Problem to solve: Reproduce exactly the lines below from the one containing "after CTS | 39.2 | 462 | 0.00108" through the one containing "results of run", including both, and nothing else.

*** Opening Recorded data ***

===== config.mk =====
export PLATFORM = sky130hd
export DESIGN_NAME = fadd_sched
export DESIGN_NICKNAME = d
export VERILOG_FILES = /design/src/rtl/fadd_sched.sv
export SDC_FILE = /design/constraint.sdc
export NUM_CORES = 1
export LEC_CHECK = 0
export CAP_MARGIN = 0
export CELL_PAD_IN_SITES_DETAIL_PLACEMENT = 0
export CELL_PAD_IN_SITES_GLOBAL_PLACEMENT = 2
export CORE_UTILIZATION = 30
export DETAILED_ROUTE_END_ITERATION = 6
export PLACE_DENSITY_LB_ADDON = 0.1
export SYNTH_ARGS = -nofsm -noshare
export SYNTH_HDL_FRONTEND = slang
export SYNTH_SLANG_ARGS = --single-unit

===== constraint.sdc =====
create_clock -name clk -period 8.6 [get_ports clk]
set_input_delay 0.86 -clock clk [delete_from_list [all_inputs] [get_ports clk]]
set_output_delay 0.86 -clock clk [all_outputs]
set_load 0.02 [all_outputs]

===== src/rtl/fadd_sched.sv =====
// rtl/fadd_sched.sv - two-requester round-robin issue to a fixed-latency FP adder with in-order result buffer
// Credits cover in-flight and buffered results, so the result FIFO can never overflow.
module fadd_sched #(
  parameter int N     = 32,
  parameter int LAT   = 3,
  parameter int TAGW  = 4,
  parameter int DEPTH = 4
) (
  input  logic            clk,
  input  logic            rst,
  input  logic            req0_valid,
  output logic            req0_ready,
  input  logic [N-1:0]    req0_a,
  input  logic [N-1:0]    req0_b,
  input  logic [2:0]      req0_frm,
  input  logic [TAGW-1:0] req0_tag,
  input  logic            req1_valid,
  output logic            req1_ready,
  input  logic [N-1:0]    req1_a,
  input  logic [N-1:0]    req1_b,
  input  logic [2:0]      req1_frm,
  input  logic [TAGW-1:0] req1_tag,
  output logic            fu_valid,
  output logic [N-1:0]    fu_a,
  output logic [N-1:0]    fu_b,
  output logic [2:0]      fu_frm,
  input  logic            fu_ready,
  input  logic [N-1:0]    fu_out,
  input  logic [3:0]      fu_flags,
  output logic            res_valid,
  input  logic            res_ready,
  output logic [N-1:0]    res_data,
  output logic [3:0]      res_flags,
  output logic [TAGW-1:0] res_tag,
  output logic            res_src,
  input  logic            flush,
  output logic            err
);
  localparam int CW = $clog2(DEPTH + 1);
  localparam int OW = CW + 1;
  localparam int PW = (DEPTH > 1) ? $clog2(DEPTH) : 1;
  localparam int EW = N + 4 + TAGW + 1;

  logic [CW-1:0]   count;
  logic [CW-1:0]   inflight;
  logic [CW-1:0]   inflight_nxt;
  logic [OW-1:0]   occ;
  logic            last;
  logic            can_take;
  logic            both;
  logic            acc0;
  logic            acc1;
  logic            accept;
  logic [LAT:0]    trk_v;
  logic [LAT:0]    trk_k;
  logic [LAT:0]    trk_s;
  logic [TAGW-1:0] trk_t [LAT+1];
  logic [EW-1:0]   mem [DEPTH];
  logic [PW-1:0]   rd_ptr;
  logic [PW-1:0]   wr_ptr;
  logic            full;
  logic            push_ok;
  logic            push;
  logic            pop;
  logic            err_set;

  function automatic logic [PW-1:0] ptr_inc(input logic [PW-1:0] p);
    return (p == PW'(DEPTH - 1)) ? '0 : p + 1'b1;
  endfunction

  // last==1 means req1 was granted most recently, so req0 wins the next tie
  assign occ        = OW'(count) + OW'(inflight);
  assign can_take   = !rst && !flush && (occ < OW'(DEPTH));
  assign both       = req0_valid && req1_valid;
  assign req0_ready = can_take && !(both && !last);
  assign req1_ready = can_take && !(both && last);
  assign acc0       = req0_valid && req0_ready;
  assign acc1       = req1_valid && req1_ready;
  assign accept     = acc0 || acc1;

  assign full    = (count == CW'(DEPTH));
  assign pop     = res_valid && res_ready && !flush;
  assign push_ok = trk_v[LAT] && !trk_k[LAT] && fu_ready && !flush;
  assign push    = push_ok && !(full && !pop);
  assign err_set = (trk_v[LAT] && !fu_ready) || (fu_ready && !trk_v[LAT]) ||
                   (push_ok && full && !pop);

  assign res_valid = (count != '0);
  assign {res_data, res_flags, res_tag, res_src} = mem[rd_ptr];

  always_comb begin
    inflight_nxt = inflight;
    if (accept && !trk_v[LAT])
      inflight_nxt = inflight + 1'b1;
    else if (!accept && trk_v[LAT])
      inflight_nxt = inflight - 1'b1;
  end

  always_ff @(posedge clk or posedge rst) begin
    if (rst) begin
      fu_valid <= 1'b0;
      fu_a     <= '0;
      fu_b     <= '0;
      fu_frm   <= '0;
      last     <= 1'b1;
      inflight <= '0;
      err      <= 1'b0;
    end else begin
      fu_valid <= accept;
      inflight <= inflight_nxt;
      if (accept) begin
        fu_a   <= acc1 ? req1_a : req0_a;
        fu_b   <= acc1 ? req1_b : req0_b;
        fu_frm <= acc1 ? req1_frm : req0_frm;
        last   <= acc1;
      end
      if (err_set)
        err <= 1'b1;
    end
  end

  // Tracker stage LAT lines up with the adder's fu_ready for the op it carries
  always_ff @(posedge clk or posedge rst) begin
    if (rst) begin
      trk_v <= '0;
      trk_k <= '0;
      trk_s <= '0;
      for (int i = 0; i <= LAT; i++)
        trk_t[i] <= '0;
    end else begin
      trk_v[0] <= accept;
      trk_k[0] <= 1'b0;
      trk_s[0] <= acc1;
      trk_t[0] <= acc1 ? req1_tag : req0_tag;
      for (int i = 1; i <= LAT; i++) begin
        trk_v[i] <= trk_v[i-1];
        trk_k[i] <= trk_k[i-1] | (flush & trk_v[i-1]);
        trk_s[i] <= trk_s[i-1];
        trk_t[i] <= trk_t[i-1];
      end
    end
  end

  always_ff @(posedge clk or posedge rst) begin
    if (rst) begin
      count  <= '0;
      rd_ptr <= '0;
      wr_ptr <= '0;
      for (int i = 0; i < DEPTH; i++)
        mem[i] <= '0;
    end else if (flush) begin
      count  <= '0;
      rd_ptr <= '0;
      wr_ptr <= '0;
    end else begin
      if (push) begin
        mem[wr_ptr] <= {fu_out, fu_flags, trk_t[LAT], trk_s[LAT]};
        wr_ptr      <= ptr_inc(wr_ptr);
      end
      if (pop)
        rd_ptr <= ptr_inc(rd_ptr);
      if (push && !pop)
        count <= count + 1'b1;
      else if (pop && !push)
        count <= count - 1'b1;
    end
  end
endmodule


==> run metrics <==
status finished clean; setup TNS 0 ns; num rows 72; Die Y approximately 200 µm; Crit Path Category reg -> out; final core occ 0.421; GR Util All Layers 0.168; Resize count post-CTS 0; register area between 6000 and 7000 µm²; Total Nets Final 1,379; Synth area leader dfrtp_1; fmax 0.254 GHz; Slew headroom 0.339; Avg Vias per Cell 4.66; Data required, critical path 7.74 ns; Mapped Cells 894; Final Instance Area 16,300 µm²; critical path fanouts, max 32; Synth top area share 0.569; largest net degree at the start of global routing ~130; P per Cell Area 266 nW/µm²; Crit-path slowest cell buf_4; Die X 201 µm; DRT Pass-1 Iters 4; Starting DRT DRC Count approximately 170; drt wl/cell 19.2 µm; antenna diode count 0; final hold vios 0; die area 40,200 µm²; number of global-route vias before repair a little under 9,000; maxcap violations 0; crit-path max cell delay roughly 0.7 ns; clock sinks 270; hold crit path type reg -> reg; Final Critical Period 3.94 ns; peak supply drop 115 µV; unrepaired setup endpoints after global routing no; first-pass GRT wire length 52,500 µm; dpl cell area between 15,000 and 20,000 µm²; fillcell total 3,737; area occupied by multi-input gates 4690 µm²; clock slew at reported path FFs 0.06 ns; fin. max-slew vios 0; critical path launch point type register; #FFs+latches synth 270; CORE AREA 38,700 µm²; largest cells by area after synthesis dfrtp_1 57%, mux2_2 13%, mux4_2 7.8%; crit-path cells buf_4, mux4_2, clkdlybuf4s50_1; layout cell share with drive strength beyond 1 0.240; Yosys warnings 0; WP buf/inv 2; total CTS buffers 34; Post-synth EDFFs 0; CTS tree built; clk_lat worst skew 0.53 ns; async set-reset flop share out of synthesis 1.00; hpwl dp approximately 21,000 µm; initial antenna violation count 4; Max clock buf depth 3; postcts setup bufs 0; Leak 7.62 nW; Worst Tran Pin Value between 0.9 and 1 ns; syn nets approximately 1,100; most common cell after layout, fill and taps aside clkdlybuf4s50_1; CP endpoint kind output port; # H-tree levels 2; Mapped Area 11,800 µm²; Placer Congestion approximately 0.7; sequential area share after synthesis 0.571; Worst Path Arrival 3.08 ns; CTS Hold Bufs 0; Initial Util 0.305; I/O pin count 298; Post-Route WL approximately 33,000 µm; Pwr Total 0.00434 W; top_reg_cell synth dfrtp_1; fin crit share 0.458; Remaining DRCs 0; vias approximately 8,000; post-route antenna net violation count 0; Final Skew 0.0231 ns; Unique masters post-synth 38; commonest cells after routing, fill and taps aside 297 x clkdlybuf4s50_1, 267 x dfrtp_1, 137 x mux2_2; total grt overflow 0; Avg Cell Area, Syn 13.2 µm²; family with the most delay on the worst path buffers and inverters; Area Overhead vs Synth 37.9%; Port Buffers 297; final setup fails 0; CTS Root Cell clkbuf_16
[flip-flops by register name (all words and copies together), names as in the netlist, 2 cells and up]
name      count
rd_ptr        2
inflight      3
trk_k         3
mem         164
wr_ptr        2
trk_v         4
trk_s         4
fu_a         32
fu_frm        3
trk_t        16
count         3
fu_b         32
[cell families (layout without fill, tap and decap cells)]
group	after synthesis	after routing	synth area share
flops	270	270	0.571
mux	211	211	0.249
simple gates	193	193	0.0678
compound gates	139	139	0.0634
buf+inv	67	381	0.0333
fa+ha+maj	10	10	0.0118
xor+xnor	4	4	0.00296
[cell type report]
cell class | count | area share
clock buffers | 52 | 0.0631
clock inverters | 8 | 0.00399
inverters | 11 | 0.00307
multi-input cells | 557 | 0.287
flip-flops and latches | 270 | 0.414
well taps | 518 | 0.0397
repair buffers | 310 | 0.188
[power breakdown]
group | total [W] | switching [W] | internal (W)
registers | 0.00163 | 0.000144 | 0.00148
logic | 0.00132 | 0.000658 | 0.000667
clock network | 0.00138 | 0.000555 | 0.000828
total | 0.00434 | 0.00136 | 0.00298
[stage by stage]
stage	instances	hold slack [ns]	setup slack, ns
after detailed placement	1666	0.335	4.79
after global routing	1726	0.358	4.43
after CTS	1726	0.343	4.50
after global placement	1666	0.333	4.84
final	1726	0.346	4.66
after floorplan	894	0.331	0.303
[worst paths after layout]
kind	start	end	slack (ns)	depth (start not counted)
worst max-delay path	rd_ptr[0]$_DFFE_PP0P_	res_tag[2]	4.66	3
worst min-delay path	trk_s[0]$_DFF_PP0_	trk_s[1]$_DFF_PP0_	0.35	0
worst max register to register	count[2]$_DFFE_PP0P_	fu_b[12]$_DFFE_PP0N_	5.92	7
worst min register to register	trk_s[0]$_DFF_PP0_	trk_s[1]$_DFF_PP0_	0.35	0
max in group asynchronous	rst	mem[26]$_DFFE_PP0P_	6.01	3
min in group asynchronous	rst	fu_b[10]$_DFFE_PP0N_	1.01	2
[synth_stat cells, drive strengths merged (5+ instances only)]
library cell	instances
inv	11
mux2	168
buf	29
nor2	78
nand3	5
a21oi	117
dfrtp	269
clkbuf	27
a31oi	14
nand2	96
mux4	41
ha	8
[layer usage]
layer / GRT usage / vias to the layer above / routed length (µm)
met5: 0 / - / 54
met4: 0.0395 / 8 / 538
met3: 0.0739 / 48 / 2990
met2: 0.270 / 219 / 15600
met1: 0.208 / 4032 / 13900
li1: - / 3731 / -
No activity file was read; power rests on OpenSTA's default activity.
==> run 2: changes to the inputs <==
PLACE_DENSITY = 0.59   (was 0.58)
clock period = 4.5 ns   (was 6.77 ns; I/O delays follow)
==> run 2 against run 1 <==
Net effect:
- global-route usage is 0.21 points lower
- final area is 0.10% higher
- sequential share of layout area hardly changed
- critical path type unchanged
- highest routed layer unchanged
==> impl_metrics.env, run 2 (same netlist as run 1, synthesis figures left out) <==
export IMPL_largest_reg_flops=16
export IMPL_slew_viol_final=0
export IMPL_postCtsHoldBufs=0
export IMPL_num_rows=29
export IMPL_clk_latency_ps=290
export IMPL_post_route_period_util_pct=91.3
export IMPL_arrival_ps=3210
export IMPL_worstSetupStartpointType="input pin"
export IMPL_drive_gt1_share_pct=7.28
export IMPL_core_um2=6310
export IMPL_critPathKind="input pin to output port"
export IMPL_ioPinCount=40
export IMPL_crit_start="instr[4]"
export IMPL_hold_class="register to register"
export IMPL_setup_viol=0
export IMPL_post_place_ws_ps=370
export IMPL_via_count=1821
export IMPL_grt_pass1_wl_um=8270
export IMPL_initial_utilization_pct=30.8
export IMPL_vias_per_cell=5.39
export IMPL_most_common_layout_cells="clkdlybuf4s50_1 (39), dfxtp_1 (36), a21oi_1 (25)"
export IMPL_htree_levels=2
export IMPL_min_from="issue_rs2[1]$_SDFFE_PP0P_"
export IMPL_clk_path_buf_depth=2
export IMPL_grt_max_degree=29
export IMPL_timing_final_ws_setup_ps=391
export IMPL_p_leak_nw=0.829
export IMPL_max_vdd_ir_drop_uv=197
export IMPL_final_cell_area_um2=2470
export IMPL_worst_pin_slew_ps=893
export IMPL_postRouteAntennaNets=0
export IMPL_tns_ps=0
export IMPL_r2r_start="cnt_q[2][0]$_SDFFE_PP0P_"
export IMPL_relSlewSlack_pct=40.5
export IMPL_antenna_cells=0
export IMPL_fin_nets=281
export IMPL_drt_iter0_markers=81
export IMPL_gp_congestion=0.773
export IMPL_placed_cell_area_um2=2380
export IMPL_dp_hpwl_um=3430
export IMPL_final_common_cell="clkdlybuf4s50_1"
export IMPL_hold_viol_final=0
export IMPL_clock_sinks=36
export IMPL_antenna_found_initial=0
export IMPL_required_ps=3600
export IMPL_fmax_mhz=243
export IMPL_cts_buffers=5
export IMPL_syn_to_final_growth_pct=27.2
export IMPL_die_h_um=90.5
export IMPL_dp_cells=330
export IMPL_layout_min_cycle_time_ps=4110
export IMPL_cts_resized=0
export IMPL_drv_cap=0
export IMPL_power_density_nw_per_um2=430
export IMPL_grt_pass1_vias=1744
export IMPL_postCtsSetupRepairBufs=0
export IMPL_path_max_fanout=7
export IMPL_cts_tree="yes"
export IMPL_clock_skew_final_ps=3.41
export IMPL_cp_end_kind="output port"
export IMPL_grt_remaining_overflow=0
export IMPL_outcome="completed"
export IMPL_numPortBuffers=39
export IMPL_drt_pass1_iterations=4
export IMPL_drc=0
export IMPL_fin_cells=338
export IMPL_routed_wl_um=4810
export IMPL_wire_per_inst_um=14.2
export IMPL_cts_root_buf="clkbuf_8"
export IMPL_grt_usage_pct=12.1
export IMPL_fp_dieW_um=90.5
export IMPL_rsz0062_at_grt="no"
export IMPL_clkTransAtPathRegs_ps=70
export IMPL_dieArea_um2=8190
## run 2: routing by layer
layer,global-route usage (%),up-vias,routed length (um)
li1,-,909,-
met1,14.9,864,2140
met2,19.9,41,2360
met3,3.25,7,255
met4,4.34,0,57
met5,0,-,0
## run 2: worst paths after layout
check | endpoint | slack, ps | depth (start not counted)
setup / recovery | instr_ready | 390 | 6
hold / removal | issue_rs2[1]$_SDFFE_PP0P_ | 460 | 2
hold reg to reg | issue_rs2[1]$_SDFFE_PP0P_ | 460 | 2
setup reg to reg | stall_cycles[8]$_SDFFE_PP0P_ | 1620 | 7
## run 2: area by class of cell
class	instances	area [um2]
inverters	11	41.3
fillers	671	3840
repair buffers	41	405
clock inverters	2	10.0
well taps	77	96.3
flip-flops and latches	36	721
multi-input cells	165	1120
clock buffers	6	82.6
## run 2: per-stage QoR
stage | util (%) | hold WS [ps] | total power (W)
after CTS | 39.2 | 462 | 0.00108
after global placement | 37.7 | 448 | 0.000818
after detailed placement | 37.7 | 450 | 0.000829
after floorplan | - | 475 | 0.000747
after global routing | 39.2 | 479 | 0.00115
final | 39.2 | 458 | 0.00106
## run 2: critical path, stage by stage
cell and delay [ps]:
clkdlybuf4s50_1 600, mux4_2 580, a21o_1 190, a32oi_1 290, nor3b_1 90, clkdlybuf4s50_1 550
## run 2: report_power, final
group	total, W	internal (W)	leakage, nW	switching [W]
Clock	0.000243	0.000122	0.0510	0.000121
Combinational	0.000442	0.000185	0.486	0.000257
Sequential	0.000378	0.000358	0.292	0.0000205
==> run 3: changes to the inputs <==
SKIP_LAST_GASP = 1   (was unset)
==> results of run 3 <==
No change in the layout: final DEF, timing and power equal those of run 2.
--- src/flat_wrapper.sv ---
// flat-port wrapper written by rule: the top's interface ports become plain ports
module stream_rr_arbiter_flat 
#(
    parameter int WIDTH = 32,
    parameter int N     = 4
)
  (clk, rst, busy, bus_in_valid, bus_in_data, bus_in_last, bus_out_ready, bus_in_ready, bus_out_data, bus_out_last, bus_out_id, bus_out_valid);
  stream_rr_arbiter_if #(.WIDTH(WIDTH), .N(N)) bus_i ();
  input  logic clk;
  input  logic rst;
  output logic busy;
  input wire logic [$bits(bus_i.in_valid)-1:0] bus_in_valid;
  input wire logic [$bits(bus_i.in_data)-1:0] bus_in_data;
  input wire logic [$bits(bus_i.in_last)-1:0] bus_in_last;
  input wire logic [$bits(bus_i.out_ready)-1:0] bus_out_ready;
  output wire logic [$bits(bus_i.in_ready)-1:0] bus_in_ready;
  output wire logic [$bits(bus_i.out_data)-1:0] bus_out_data;
  output wire logic [$bits(bus_i.out_last)-1:0] bus_out_last;
  output wire logic [$bits(bus_i.out_id)-1:0] bus_out_id;
  output wire logic [$bits(bus_i.out_valid)-1:0] bus_out_valid;
  assign bus_i.in_valid = bus_in_valid;
  assign bus_i.in_data = bus_in_data;
  assign bus_i.in_last = bus_in_last;
  assign bus_i.out_ready = bus_out_ready;
  assign bus_in_ready = bus_i.in_ready;
  assign bus_out_data = bus_i.out_data;
  assign bus_out_last = bus_i.out_last;
  assign bus_out_id = bus_i.out_id;
  assign bus_out_valid = bus_i.out_valid;
  stream_rr_arbiter #(.WIDTH(WIDTH), .N(N)) u_core (.clk(clk), .rst(rst), .busy(busy), .bus(bus_i));
endmodule
<file path="src/rtl/vga_scan_ctrl.sv">
// vga_scan_ctrl: 640x480@60 raster scan controller on the pixel clock.
// Generates the h/v counters, sync and blanking, issues one FIFO read per
// active pixel, and registers the returned pixel onto the DAC outputs with
// sync/blank delayed by the same two cycles so everything stays aligned.
module vga_scan_ctrl #(
  parameter int H_ACTIVE = 640,
  parameter int H_FP     = 16,
  parameter int H_SYNC   = 96,
  parameter int H_BP     = 48,
  parameter int V_ACTIVE = 480,
  parameter int V_FP     = 10,
  parameter int V_SYNC   = 2,
  parameter int V_BP     = 33,
  parameter int SYNC_POL = 0
) (
  input  logic       clk_25mhz,
  input  logic       rst,
  input  logic       en,
  input  logic [7:0] pixel_r,
  input  logic [7:0] pixel_g,
  input  logic [7:0] pixel_b,
  output logic       rd_fifo,
  output logic       vga_hsync,
  output logic       vga_vsync,
  output logic       vga_blank,
  output logic [7:0] vga_r,
  output logic [7:0] vga_g,
  output logic [7:0] vga_b,
  output logic [9:0] pixel_x,
  output logic [9:0] pixel_y,
  output logic       frame_start
);

  localparam int H_TOTAL = H_ACTIVE + H_FP + H_SYNC + H_BP;
  localparam int V_TOTAL = V_ACTIVE + V_FP + V_SYNC + V_BP;

  localparam logic [9:0] H_LAST = 10'(H_TOTAL - 1);
  localparam logic [9:0] V_LAST = 10'(V_TOTAL - 1);
  localparam logic [9:0] H_VIS  = 10'(H_ACTIVE);
  localparam logic [9:0] V_VIS  = 10'(V_ACTIVE);
  localparam logic [9:0] HS_BEG = 10'(H_ACTIVE + H_FP);
  localparam logic [9:0] HS_END = 10'(H_ACTIVE + H_FP + H_SYNC);
  localparam logic [9:0] VS_BEG = 10'(V_ACTIVE + V_FP);
  localparam logic [9:0] VS_END = 10'(V_ACTIVE + V_FP + V_SYNC);

  localparam logic SYNC_ON  = (SYNC_POL != 0);
  localparam logic SYNC_OFF = !SYNC_ON;

  // Map an internal "sync asserted" flag onto the configured pin polarity.
  function automatic logic sync_level(input logic asserted);
    return asserted ? SYNC_ON : SYNC_OFF;
  endfunction

  typedef enum logic {
    IDLE = 1'b0,
    RUN  = 1'b1
  } state_t;

  state_t     state;
  state_t     state_next;
  logic [9:0] h_cnt;
  logic [9:0] v_cnt;
  logic       end_of_frame;
  logic       active;
  logic       hsync_raw;
  logic       vsync_raw;
  logic       vld_p1;
  logic       hs_p1;
  logic       vs_p1;

  assign end_of_frame = (h_cnt == H_LAST) && (v_cnt == V_LAST);

  // State register.
  always_ff @(posedge clk_25mhz or posedge rst) begin
    if (rst) state <= IDLE;
    else     state <= state_next;
  end

  // Next state: start on en, stop only at a frame boundary so frames are never cut short.
  always_comb begin
    state_next = state;
    case (state)
      IDLE:    if (en) state_next = RUN;
      RUN:     if (end_of_frame && !en) state_next = IDLE;
      default: state_next = IDLE;
    endcase
  end

  // Output decode from the registered counters and state.
  always_comb begin
    active      = 1'b0;
    hsync_raw   = 1'b0;
    vsync_raw   = 1'b0;
    frame_start = 1'b0;
    if (state == RUN) begin
      active      = (h_cnt < H_VIS) && (v_cnt < V_VIS);
      hsync_raw   = (h_cnt >= HS_BEG) && (h_cnt < HS_END);
      vsync_raw   = (v_cnt >= VS_BEG) && (v_cnt < VS_END);
      frame_start = (h_cnt == 10'd0) && (v_cnt == 10'd0);
    end
    rd_fifo = active;
    pixel_x = h_cnt;
    pixel_y = v_cnt;
  end

  // Raster counters: advance every RUN cycle, held at the origin while idle.
  always_ff @(posedge clk_25mhz or posedge rst) begin
    if (rst) begin
      h_cnt <= 10'd0;
      v_cnt <= 10'd0;
    end else if (state == RUN) begin
      if (h_cnt == H_LAST) begin
        h_cnt <= 10'd0;
        v_cnt <= (v_cnt == V_LAST) ? 10'd0 : v_cnt + 10'd1;
      end else begin
        h_cnt <= h_cnt + 10'd1;
      end
    end else begin
      h_cnt <= 10'd0;
      v_cnt <= 10'd0;
    end
  end

  // ---- stage p1: delay active/sync by one cycle to meet the FIFO read data ----
  always_ff @(posedge clk_25mhz or posedge rst) begin
    if (rst) begin
      vld_p1 <= 1'b0;
      hs_p1  <= 1'b0;
      vs_p1  <= 1'b0;
    end else begin
      vld_p1 <= active;
      hs_p1  <= hsync_raw;
      vs_p1  <= vsync_raw;
    end
  end

  // ---- stage p2: register pixel and delayed timing onto the DAC outputs together ----
  always_ff @(posedge clk_25mhz or posedge rst) begin
    if (rst) begin
      vga_r     <= 8'd0;
      vga_g     <= 8'd0;
      vga_b     <= 8'd0;
      vga_hsync <= SYNC_OFF;
      vga_vsync <= SYNC_OFF;
      vga_blank <= 1'b1;
    end else begin
      vga_r     <= vld_p1 ? pixel_r : 8'd0;
      vga_g     <= vld_p1 ? pixel_g : 8'd0;
      vga_b     <= vld_p1 ? pixel_b : 8'd0;
      vga_hsync <= sync_level(hs_p1);
      vga_vsync <= sync_level(vs_p1);
      vga_blank <= !vld_p1;
    end
  end

endmodule

</file>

*** Closing Recorded data ***

Result of the task:
after CTS | 39.2 | 462 | 0.00108
after global placement | 37.7 | 448 | 0.000818
after detailed placement | 37.7 | 450 | 0.000829
after floorplan | - | 475 | 0.000747
after global routing | 39.2 | 479 | 0.00115
final | 39.2 | 458 | 0.00106
## run 2: critical path, stage by stage
cell and delay [ps]:
clkdlybuf4s50_1 600, mux4_2 580, a21o_1 190, a32oi_1 290, nor3b_1 90, clkdlybuf4s50_1 550
## run 2: report_power, final
group	total, W	internal (W)	leakage, nW	switching [W]
Clock	0.000243	0.000122	0.0510	0.000121
Combinational	0.000442	0.000185	0.486	0.000257
Sequential	0.000378	0.000358	0.292	0.0000205
==> run 3: changes to the inputs <==
SKIP_LAST_GASP = 1   (was unset)
==> results of run 3 <==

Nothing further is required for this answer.